■ What you should do:
The listing needs restating word for word.

======== Supplied records

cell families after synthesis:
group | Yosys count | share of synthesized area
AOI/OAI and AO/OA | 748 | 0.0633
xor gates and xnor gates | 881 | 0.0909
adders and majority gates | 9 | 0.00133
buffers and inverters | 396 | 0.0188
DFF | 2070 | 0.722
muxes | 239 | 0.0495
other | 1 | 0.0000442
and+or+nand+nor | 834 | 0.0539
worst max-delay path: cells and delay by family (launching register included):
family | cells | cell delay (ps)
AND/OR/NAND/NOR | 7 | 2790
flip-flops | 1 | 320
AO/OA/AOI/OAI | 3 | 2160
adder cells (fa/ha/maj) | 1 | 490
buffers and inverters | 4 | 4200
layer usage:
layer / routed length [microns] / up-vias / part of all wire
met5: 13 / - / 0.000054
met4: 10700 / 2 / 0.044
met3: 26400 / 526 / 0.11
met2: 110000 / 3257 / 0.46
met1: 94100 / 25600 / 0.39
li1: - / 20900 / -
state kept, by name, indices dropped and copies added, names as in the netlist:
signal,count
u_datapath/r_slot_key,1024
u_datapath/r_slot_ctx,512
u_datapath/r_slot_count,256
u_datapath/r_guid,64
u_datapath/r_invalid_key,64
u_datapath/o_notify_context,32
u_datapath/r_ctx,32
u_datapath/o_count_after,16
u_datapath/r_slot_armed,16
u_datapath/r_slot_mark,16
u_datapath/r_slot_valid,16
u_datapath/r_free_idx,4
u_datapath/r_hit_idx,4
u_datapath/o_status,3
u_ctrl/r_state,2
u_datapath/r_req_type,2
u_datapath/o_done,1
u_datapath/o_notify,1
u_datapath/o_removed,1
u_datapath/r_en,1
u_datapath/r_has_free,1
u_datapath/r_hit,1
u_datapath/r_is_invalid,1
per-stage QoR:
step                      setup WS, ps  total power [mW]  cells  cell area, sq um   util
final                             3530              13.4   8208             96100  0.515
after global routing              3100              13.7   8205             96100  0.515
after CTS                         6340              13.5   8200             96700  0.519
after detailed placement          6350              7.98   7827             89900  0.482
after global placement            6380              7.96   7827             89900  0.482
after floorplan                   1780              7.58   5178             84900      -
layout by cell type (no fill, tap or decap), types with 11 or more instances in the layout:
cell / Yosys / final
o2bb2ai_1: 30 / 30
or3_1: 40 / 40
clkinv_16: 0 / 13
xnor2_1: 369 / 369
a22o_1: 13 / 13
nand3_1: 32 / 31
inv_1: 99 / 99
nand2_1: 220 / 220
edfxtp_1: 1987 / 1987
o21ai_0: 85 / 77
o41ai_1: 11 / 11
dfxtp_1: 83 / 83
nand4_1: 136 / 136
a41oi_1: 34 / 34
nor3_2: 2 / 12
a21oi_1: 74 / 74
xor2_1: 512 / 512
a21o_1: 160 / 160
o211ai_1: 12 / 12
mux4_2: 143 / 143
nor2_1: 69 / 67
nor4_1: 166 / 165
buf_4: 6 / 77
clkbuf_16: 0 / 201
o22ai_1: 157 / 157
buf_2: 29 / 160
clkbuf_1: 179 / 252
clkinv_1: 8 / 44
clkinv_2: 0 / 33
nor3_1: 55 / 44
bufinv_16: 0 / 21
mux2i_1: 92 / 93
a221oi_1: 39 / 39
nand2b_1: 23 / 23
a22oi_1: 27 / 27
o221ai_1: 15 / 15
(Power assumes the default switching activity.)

================

■ Written answer:
cell families after synthesis:
group | Yosys count | share of synthesized area
AOI/OAI and AO/OA | 748 | 0.0633
xor gates and xnor gates | 881 | 0.0909
adders and majority gates | 9 | 0.00133
buffers and inverters | 396 | 0.0188
DFF | 2070 | 0.722
muxes | 239 | 0.0495
other | 1 | 0.0000442
and+or+nand+nor | 834 | 0.0539
worst max-delay path: cells and delay by family (launching register included):
family | cells | cell delay (ps)
AND/OR/NAND/NOR | 7 | 2790
flip-flops | 1 | 320
AO/OA/AOI/OAI | 3 | 2160
adder cells (fa/ha/maj) | 1 | 490
buffers and inverters | 4 | 4200
layer usage:
layer / routed length [microns] / up-vias / part of all wire
met5: 13 / - / 0.000054
met4: 10700 / 2 / 0.044
met3: 26400 / 526 / 0.11
met2: 110000 / 3257 / 0.46
met1: 94100 / 25600 / 0.39
li1: - / 20900 / -
state kept, by name, indices dropped and copies added, names as in the netlist:
signal,count
u_datapath/r_slot_key,1024
u_datapath/r_slot_ctx,512
u_datapath/r_slot_count,256
u_datapath/r_guid,64
u_datapath/r_invalid_key,64
u_datapath/o_notify_context,32
u_datapath/r_ctx,32
u_datapath/o_count_after,16
u_datapath/r_slot_armed,16
u_datapath/r_slot_mark,16
u_datapath/r_slot_valid,16
u_datapath/r_free_idx,4
u_datapath/r_hit_idx,4
u_datapath/o_status,3
u_ctrl/r_state,2
u_datapath/r_req_type,2
u_datapath/o_done,1
u_datapath/o_notify,1
u_datapath/o_removed,1
u_datapath/r_en,1
u_datapath/r_has_free,1
u_datapath/r_hit,1
u_datapath/r_is_invalid,1
per-stage QoR:
step                      setup WS, ps  total power [mW]  cells  cell area, sq um   util
final                             3530              13.4   8208             96100  0.515
after global routing              3100              13.7   8205             96100  0.515
after CTS                         6340              13.5   8200             96700  0.519
after detailed placement          6350              7.98   7827             89900  0.482
after global placement            6380              7.96   7827             89900  0.482
after floorplan                   1780              7.58   5178             84900      -
layout by cell type (no fill, tap or decap), types with 11 or more instances in the layout:
cell / Yosys / final
o2bb2ai_1: 30 / 30
or3_1: 40 / 40
clkinv_16: 0 / 13
xnor2_1: 369 / 369
a22o_1: 13 / 13
nand3_1: 32 / 31
inv_1: 99 / 99
nand2_1: 220 / 220
edfxtp_1: 1987 / 1987
o21ai_0: 85 / 77
o41ai_1: 11 / 11
dfxtp_1: 83 / 83
nand4_1: 136 / 136
a41oi_1: 34 / 34
nor3_2: 2 / 12
a21oi_1: 74 / 74
xor2_1: 512 / 512
a21o_1: 160 / 160
o211ai_1: 12 / 12
mux4_2: 143 / 143
nor2_1: 69 / 67
nor4_1: 166 / 165
buf_4: 6 / 77
clkbuf_16: 0 / 201
o22ai_1: 157 / 157
buf_2: 29 / 160
clkbuf_1: 179 / 252
clkinv_1: 8 / 44
clkinv_2: 0 / 33
nor3_1: 55 / 44
bufinv_16: 0 / 21
mux2i_1: 92 / 93
a221oi_1: 39 / 39
nand2b_1: 23 / 23
a22oi_1: 27 / 27
o221ai_1: 15 / 15
(Power assumes the default switching activity.)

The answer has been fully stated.